Some 4.2 million middle-income households will receive at least the amount they originally lost. But 1.1 million households – those who were in the top half of the former 10p rate – will still miss out, by up to half the original amount.
Mr Darling also announced the threshold for the higher 40p rate of tax would be reduced by 600, cancelling out the 120 gain for those earning more than 40,835.
The changes have also been guaranteed for only one year, giving the government wriggle room if finances get even tighter.
Political opponents described the move as a cynical ploy to avert disaster in next week's Crewe and Nantwich by-election, which follows the death of Labour MP Gwyneth Dunwoody.
George Osborne, the shadow Chancellor, said: "This is a panic Budget from a divided, dithering and disintegrating government that has completely lost control of events.
"We support any help to compensate those hit by the government's tax increases on the low paid. But this is a one-off, one-year-only payment which could be reversed by a tax increase next year.
"They haven't addressed the root cause of the problem. They've followed the tax con with a compensation con."
He later said Scots would be worse off as they tended to be lower earners.
Vincent Cable, the Liberal Democrats' economic spokesman, told the Chancellor his changes might "for a few hours, get you out of the difficulties you created for yourself", adding: "I hope this is not just another short-term gimmick, but the beginning of a process by which the low-paid pay less tax."
Yesterday's changes are believed to have averted a rebellion by Labour MPs who were preparing to scupper the Finance Bill and force a reversal of the 10p tax abolition.
After Mr Darling's announcement, Mr Field apologised "without reservation" to the Prime Minister for allowing his campaign over the scrapping of the 10p rate to "become personal".

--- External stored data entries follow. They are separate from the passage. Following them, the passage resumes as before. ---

==> /design/flow/design.v <==
`timescale 1ns / 1ps
module pulse_synchronise(
    input pulse_in,
    input clk_in,
    input clk_out,
    input rst,
    output reg pulse_out
    );
 reg set;
 reg in_reg1,in_reg2,in_reg3;
 reg set_reg1,set_reg2,set_reg3;
 reg en,en_reg1,en_reg2,en_reg3;
 always@(posedge clk_in)
  begin
   if(rst)
    begin
    in_reg1<=0;
    in_reg2<=0;
    in_reg3<=0;
    set_reg1<=0;
    set_reg2<=0;
    set_reg3<=0;
    en<=0;
    end
   else
    begin
     in_reg1<=pulse_in;
     in_reg2<=in_reg1;
     in_reg3<=in_reg2;
     set_reg1<=set;
     set_reg2<=set_reg1;
     set_reg3<=set_reg2;
     if(in_reg2==1'b1&&in_reg3==1'b0)
      begin en<=1; end
     else if(set_reg2==1'b1&&set_reg3==1'b0)
      begin en<=0; end
     else begin en<=en; end
    end
  end
 always@(posedge clk_out)
  begin
   if(rst)
    begin
     en_reg1<=0;
     en_reg2<=0;
     en_reg3<=0;
     set<=0;
     pulse_out<=0;
    end
   else
    begin
     en_reg1<=en;
     en_reg2<=en_reg1;
     en_reg3<=en_reg2;
     if(en_reg2==1'b1&&en_reg3==1'b0)
      begin 
       pulse_out<=1;
       set<=1;
      end
     else 
      begin
       if(en_reg2==1'b0&&en_reg3==1'b1)
        begin
         pulse_out<=0;
         set<=0;
        end
       else
        begin
         pulse_out<=0;
         set<=set;
        end
      end
    end
  end   
endmodule
==> /design/flow/run.sh <==
#!/bin/bash
# OpenROAD 26Q1-2900-gdf79404cd8, Yosys 0.63+post, stock flow scripts
make -C /OpenROAD-flow-scripts/flow DESIGN_CONFIG=/design/flow/config.mk WORK_HOME=/design/flow/orfs finish
==> /design/flow/config.mk <==
export PLATFORM = sky130hd
export DESIGN_NAME = pulse_synchronise
export DESIGN_NICKNAME = pulse_synchronise
export VERILOG_FILES = /design/flow/design.v
export SDC_FILE = /design/flow/constraint.sdc
export NUM_CORES = 4
export LEC_CHECK = 1
export CORE_AREA = 10 10 70 70
export DIE_AREA = 0 0 80 80
export SYNTH_HDL_FRONTEND = slang
==> /design/flow/constraint.sdc <==
current_design pulse_synchronise

set clk_period 1.1
set clk_io_pct 0.2

create_clock -name clk0 -period $clk_period [get_ports {clk_in}]
create_clock -name clk1 -period $clk_period [get_ports {clk_out}]

set non_clock_inputs [all_inputs -no_clocks]
set_input_delay [expr $clk_period * $clk_io_pct] -clock clk0 $non_clock_inputs
set_output_delay [expr $clk_period * $clk_io_pct] -clock clk0 [all_outputs]
==> results.json <==
{
  "cp-end-kind": "primary output",
  "grt_pass1_vias": 230,
  "ys_cells": 30,
  "drt-pass1-iter-count": 2,
  "detail_route.wl_per_cell_um": 6.07,
  "cpPeakStageDelay_ns": 0.29,
  "grt_max_degree": 7,
  "synthCells": 30,
  "rsz0062_at_grt": "false",
  "antenna_found_initial": 0,
  "die_y_um": 80,
  "first_iter_violations": 2,
  "worstReg2RegEnd": "set",
  "ys_types": 11,
  "leakagePower_nw": 0.208,
  "cp.arrival_ns": 0.75,
  "setup_slack_ns": 0.129,
  "p_total_uw": 913,
  "crit_buf_inv": 1,
  "rows": 21,
  "cts_tree": "yes",
  "max_cap_violations": 0,
  "critPathSlowestCell": "dfxtp_1",
  "powerDensity_nw_per_um2": 1720,
  "ys_async_sr_fraction": 0,
  "grt_use_total": 0.0200,
  "synth_dominant_cell_count": "dfxtp_1",
  "maxSlewViolCount": 0,
  "synth.avg_cell_area_sq_um": 12.9,
  "routed_wl_um": 534,
  "place_ws_ns": -0.0180,
  "hold_path_class": "flip-flop to flip-flop",
  "slew_headroom": 0.877,
  "drive_above_1_share": 0.405,
  "ant_nets": 0,
  "cp_cell_sequence": "dlygate4sd2_1",
  "grt_pass1_wl_um": 952,
  "warnings": 26,
  "n_antenna_cell": 0,
  "top_cells_by_area": "dfxtp_1, nor2b_2, ha_1",
  "crit_required_ns": 0.88,
  "synth_top_flop_cell": "dfxtp_1",
  "crit_end": "pulse_out",
  "start_kind": "flip-flop",
  "seq_area_sq_um": 240,
  "die_width_um": 80,
  "final_hold_viol_count": 0,
  "top_cells_by_count": "dfxtp_1, nor2b_2",
  "clk_pin_slew_ns": 0.05,
  "cp_top_family": "flip-flops",
  "grt-ovfl-total": 0,
  "comb_area_sq_um": 133,
  "ys_seq_frac": 0.619,
  "via_per_inst": 2.56,
  "clock-sinks": 12,
  "critPathKind": "flip-flop to primary output",
  "max-vdd-ir-drop_mv": 0.599,
  "edf_count": 0,
  "fin_skew_ns": 0.00374,
  "timing.rr.start": "en_reg3",
  "core_area_sq_um": 3420,
  "area_growth_syn_to_layout_pct": 36.8,
  "cp-startpoint": "pulse_out",
  "fp-utilization": 0.114,
  "r2r_cells": 4,
  "fill_cells": 396,
  "yosysTopAreaCell": "dfxtp_1",
  "hold_buffers": 0,
  "cp_num_cells": 1,
  "ios": 5,
  "cp_max_fo": 1,
  "setup_viol_count_final": 0,
  "portBuffers": 3,
  "synth_top_area_share": 0.619,
  "tightest_slew_ns": 0.185,
  "die_area_sq_um": 6400,
  "ys_warn_count": 0,
  "reg2reg_setup_slack_ns": 0.15,
  "netlist_area_sq_um": 388,
  "routed-via-count": 225,
  "drc": 0,
  "synth_flops": 12,
  "status": "complete, no violations",
  "place_congestion": 0.668,
  "ys_chip_area_sq_um": 388
}
[registers in the layout, summed over array words and instances, names as in the netlist]
name       flops
set_reg3       1
en_reg3        1
in_reg3        1
in_reg2        1
en             1
set_reg2       1
in_reg1        1
pulse_out      1
set_reg1       1
en_reg2        1
en_reg1        1
set            1
[how the worst min path moves through the flow]
| stage | startpoint | end | slack [ns] | cells after the start |
|---|---|---|---|---|
| after CTS | in_reg1 | in_reg2 | 0.44 | 1 |
| final | in_reg1 | in_reg2 | 0.44 | 1 |
| after global routing | en_reg1 | en_reg2 | 0.46 | 1 |
[what timing repair did]
item | CTS | global route
setup endpoints to repair | 1 | 0
resized | 1 | 0
buffers inserted | 0 | 0
[per-layer routing]
metal / wire length (um) / vias to the layer above / GRT usage
li1: - / 116 / -
met1: 232 / 97 / 0.0189
met2: 200 / 10 / 0.0217
met3: 92 / 2 / 0.0284
met4: 8 / 0 / 0.0106
met5: 0 / - / 0
[kinds of logic after synthesis]
kind of cell,Yosys count,share of synthesized area
AND-OR/OR-AND,1,0.0194
flip-flops,12,0.619
buffers and inverters,2,0.0387
multiplexers,1,0.0258
AND/OR/NAND/NOR,13,0.265
adder cells (fa/ha/maj),1,0.0323
[per-stage QoR]
| stage | instances | cell area, sq um | hold slack [ns] | utilization | setup TNS [ns] |
|---|---|---|---|---|---|
| CTS | 88 | 531 | 0.440 | 0.155 | 0 |
| finish | 88 | 531 | 0.440 | 0.155 | 0 |
| floorplan | 30 | 388 | 0.293 | - | 0 |
| global placement | 80 | 479 | 0.420 | 0.140 | -0.0992 |
| detailed placement | 80 | 479 | 0.424 | 0.140 | -0.103 |
| global route | 88 | 531 | 0.458 | 0.155 | 0 |
[placed cells by master, fill, tap and decap left out]
master           netlist  layout
a21o_1                 1       1
nor3b_1                1       1
nor2_1                 1       1
clkdlybuf4s50_1        0       2
nor2b_1                1       1
mux2i_1                1       1
inv_1                  1       1
dfxtp_1               12      12
clkbuf_4               0       6
dlygate4sd2_1          0       1
nand2b_1               1       1
clkbuf_1               0       2
ha_1                   1       1
nor2b_2                9       9
buf_4                  0       2
[final cells by class]
type	instances	share of cell area
Sequential cell	12	0.453
Multi-Input combinational cell	16	0.250
Tap cell	46	0.108
Clock buffer	8	0.0991
Timing Repair Buffer	5	0.0825
Inverter	1	0.00708
[where the power goes]
group          total, mW  internal (mW)  switching (mW)
clock network      0.432          0.275           0.157
logic             0.0335         0.0203          0.0132
registers          0.448          0.446         0.00216
total              0.913          0.741           0.172
Power is estimated from default activity; no workload was simulated.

Mr Field infuriated Cabinet ministers at the weekend by saying he would be "very surprised" if Mr Brown lasted another two years in No10. He claimed the Prime Minister was visibly unhappy in his position, branding it a "tragedy". He has also held out the prospect of a Commons defeat for the government over the Budget without further reassurances on tax reforms.
Despite the approval of Labour back-benchers, the upping of personal tax allowances may not be enough to save Labour from defeat in the Crewe and Nantwich by-election. Tories are privately hopeful of overturning Labour's 7,000 majority, and
the bookmaker William Hill agrees with them. It has further slashed the odds of the Conservatives winning the seat from 1/6 to 1/8.
Mr Darling's major announcement on income tax changes between Budgets is without precedent in modern British history.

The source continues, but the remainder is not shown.